To attempt identification of ubiquitination from HUPO BPP datasets, the list of ubiquitin substrates with ubiquitinated site were collected from E3miner [18
] with minor tuning and Ubiprot [19
]. Totally 38 ubiquitin substrates from human or mouse are collected with ubiqutination sites. Mass spectra matched with collected list of ubiquitin substrates in HUPO BPP dataset were analyzed using the proposed method. We found 6 ubiquitin substrates in HUPO BPP datasets: IPI00018352 (K4, K65, K71, and K157), IPI00291006 (K241), IPI00007188 (K146), IPI00011253 (K75, K90, K141, K197, and K202), and IPI00013296 (K78). From 82 datasets in HUPO BPP, 20 datasets (#1675, #1676, #1684, #1686, #1691, #1695, #1698, #1700, #1706, #1711, #1725, #1729, #1732, #1733, #1734, #1735, #1741, #1747, #1748, and #1749) contain 952 mass spectra from 6 ubiquitin substrates.

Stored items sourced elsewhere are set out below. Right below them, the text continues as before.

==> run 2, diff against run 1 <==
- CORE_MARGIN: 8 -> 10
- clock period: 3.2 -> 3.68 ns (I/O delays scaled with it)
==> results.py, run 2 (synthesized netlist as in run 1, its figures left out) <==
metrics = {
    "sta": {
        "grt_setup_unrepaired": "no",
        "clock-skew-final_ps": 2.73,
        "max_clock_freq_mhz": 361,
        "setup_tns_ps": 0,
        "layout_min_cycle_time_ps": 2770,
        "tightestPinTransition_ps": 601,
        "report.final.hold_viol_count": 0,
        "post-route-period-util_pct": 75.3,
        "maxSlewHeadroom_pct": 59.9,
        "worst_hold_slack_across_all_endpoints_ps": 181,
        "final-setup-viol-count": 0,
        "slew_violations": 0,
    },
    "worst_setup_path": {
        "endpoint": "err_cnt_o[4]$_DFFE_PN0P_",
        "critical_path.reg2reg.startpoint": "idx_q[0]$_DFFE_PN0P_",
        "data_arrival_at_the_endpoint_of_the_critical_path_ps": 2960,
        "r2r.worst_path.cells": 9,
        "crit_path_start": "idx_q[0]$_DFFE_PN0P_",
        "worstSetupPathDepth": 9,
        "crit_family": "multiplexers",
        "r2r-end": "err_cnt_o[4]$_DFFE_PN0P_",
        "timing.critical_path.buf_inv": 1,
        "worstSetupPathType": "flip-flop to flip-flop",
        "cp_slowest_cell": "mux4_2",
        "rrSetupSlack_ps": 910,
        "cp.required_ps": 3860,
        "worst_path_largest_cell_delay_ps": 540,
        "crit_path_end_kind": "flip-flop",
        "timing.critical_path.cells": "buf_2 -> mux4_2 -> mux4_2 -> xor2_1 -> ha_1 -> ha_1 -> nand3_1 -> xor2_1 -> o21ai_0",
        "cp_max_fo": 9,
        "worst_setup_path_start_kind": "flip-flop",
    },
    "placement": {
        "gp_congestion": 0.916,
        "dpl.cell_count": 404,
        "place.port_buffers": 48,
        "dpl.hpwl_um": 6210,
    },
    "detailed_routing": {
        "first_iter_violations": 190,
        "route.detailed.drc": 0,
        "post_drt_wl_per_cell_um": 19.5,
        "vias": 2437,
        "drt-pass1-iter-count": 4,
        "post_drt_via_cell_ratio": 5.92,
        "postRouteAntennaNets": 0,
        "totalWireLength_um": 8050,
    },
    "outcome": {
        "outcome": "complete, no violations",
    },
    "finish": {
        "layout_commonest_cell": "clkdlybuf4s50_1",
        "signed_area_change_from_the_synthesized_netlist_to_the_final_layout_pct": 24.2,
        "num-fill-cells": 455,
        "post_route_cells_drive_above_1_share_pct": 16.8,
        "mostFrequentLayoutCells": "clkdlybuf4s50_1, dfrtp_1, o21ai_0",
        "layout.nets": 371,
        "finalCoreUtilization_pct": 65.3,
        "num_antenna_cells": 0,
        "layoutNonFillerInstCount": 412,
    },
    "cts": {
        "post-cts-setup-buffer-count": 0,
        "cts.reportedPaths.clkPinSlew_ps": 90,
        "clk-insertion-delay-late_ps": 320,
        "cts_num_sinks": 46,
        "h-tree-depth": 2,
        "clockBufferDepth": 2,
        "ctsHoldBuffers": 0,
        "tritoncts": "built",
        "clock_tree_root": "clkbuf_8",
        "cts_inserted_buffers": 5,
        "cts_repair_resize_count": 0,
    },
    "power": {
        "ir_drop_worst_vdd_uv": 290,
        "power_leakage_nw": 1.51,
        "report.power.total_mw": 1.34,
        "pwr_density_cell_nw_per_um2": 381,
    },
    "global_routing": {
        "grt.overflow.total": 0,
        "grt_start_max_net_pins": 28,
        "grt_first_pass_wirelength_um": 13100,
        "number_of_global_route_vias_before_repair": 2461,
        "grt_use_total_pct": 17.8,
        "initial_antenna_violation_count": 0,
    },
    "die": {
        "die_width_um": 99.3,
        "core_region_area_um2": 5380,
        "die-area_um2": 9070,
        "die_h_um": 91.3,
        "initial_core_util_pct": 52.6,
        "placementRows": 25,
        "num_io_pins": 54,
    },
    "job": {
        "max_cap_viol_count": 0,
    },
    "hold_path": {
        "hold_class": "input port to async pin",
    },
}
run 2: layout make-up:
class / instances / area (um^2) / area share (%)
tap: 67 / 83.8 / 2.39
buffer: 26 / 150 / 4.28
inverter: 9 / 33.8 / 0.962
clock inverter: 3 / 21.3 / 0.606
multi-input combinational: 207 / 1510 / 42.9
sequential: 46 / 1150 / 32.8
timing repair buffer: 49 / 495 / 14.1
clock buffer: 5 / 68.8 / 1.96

Peptides including lysine residue in the middle of the peptide sequence that didn’t digested by trypsin were selected due to lysine modification such as Ub/Ubls or miscleavage. Trypsin is usually known to cleave next to lysine or arginine, but not before proline. However, recent study [20
] reveals that trypsin may cleave lysine or arginine before proline. Therefore, we consider all cleavage sites including sites before proline. 144 spectra from 4 ubiquitin substrates (IPI00007188, IPI00011253, IPI00291006, and IPI00018352) are selected with the location of lysine residue. In the HUPO BPP datasets, both MS and MS/MS (tandem mass) spectra are existed and only tandem mass spectra are analyzed with the proposed method. Selected 118 tandem mass spectra are analyzed with the proposed method and found 12 spectra with ubiquitination. Ubiquitination of IPI00018352 on K4 and K71 are detected that are matched with collected ubiquitin substrates with ubiquitinated site [19
]. For the comparison, Mascot MS/MS ions search is used for analysis of selected mass spectra and derived same result with the proposed method on most of selected mass spectra. For example, the proposed method and Mascot both identified Ub on K71 of IPI00018352 from Mass Spectrum ID 58402 from HUPO BPP Experiment #1735. However, different analysis results were derived from few mass spectra. Fig. shows peak matching on Mass Spectrum ID 58395 from HUPO BPP Experiment #1735. There is no PTM information on BPP annotation for mass spectrum ID 58395. (Fig. ) HUPO BPP datasets have considered only 5 kinds of chemical modifications with standard database search algorithms (SEQUEST, ProteinSolver, Mascot, and ProFound [22
]) and there is no information for Ub. With considering diglycine modification as variable modification, Mascot identified Ub on K15. (Fig. ) Though Mascot identified peptide correctly, only four y-ions are matched with spectrum from fourteen theoretical y-ions. However, our analysis result was Ub on K4, which is matched with information of collected ubiquitin substrates with ubiquitinated site. (Fig. ) Eight b-ions, six y-ions, and three b-ions with fragmented Ub are matched with spectrum. De novo
peptide sequencing based upon Ub on K4 generates longer sequence tags than Ub on K15.In total, by comparison of analysis results from Mascot and the proposed method, most of mass spectra that are identified with Ub by the proposed method are also identified with Ub by Mascot with high sequence coverage, though there were mislocations of Ub by Mascot in few mass spectra. In addition, mass spectra that are analyzed as no PTM by the proposed method are also identified with no PTM or mislocation of Ub with low sequence coverage by Mascot. Standard database search algorithms can identify peptides but hard to consider various PTMs altogether especially peptide modifiers. The proposed method showed possibility of detecting peptide modifiers from tandem mass spectra dataset generated by standard database search algorithms.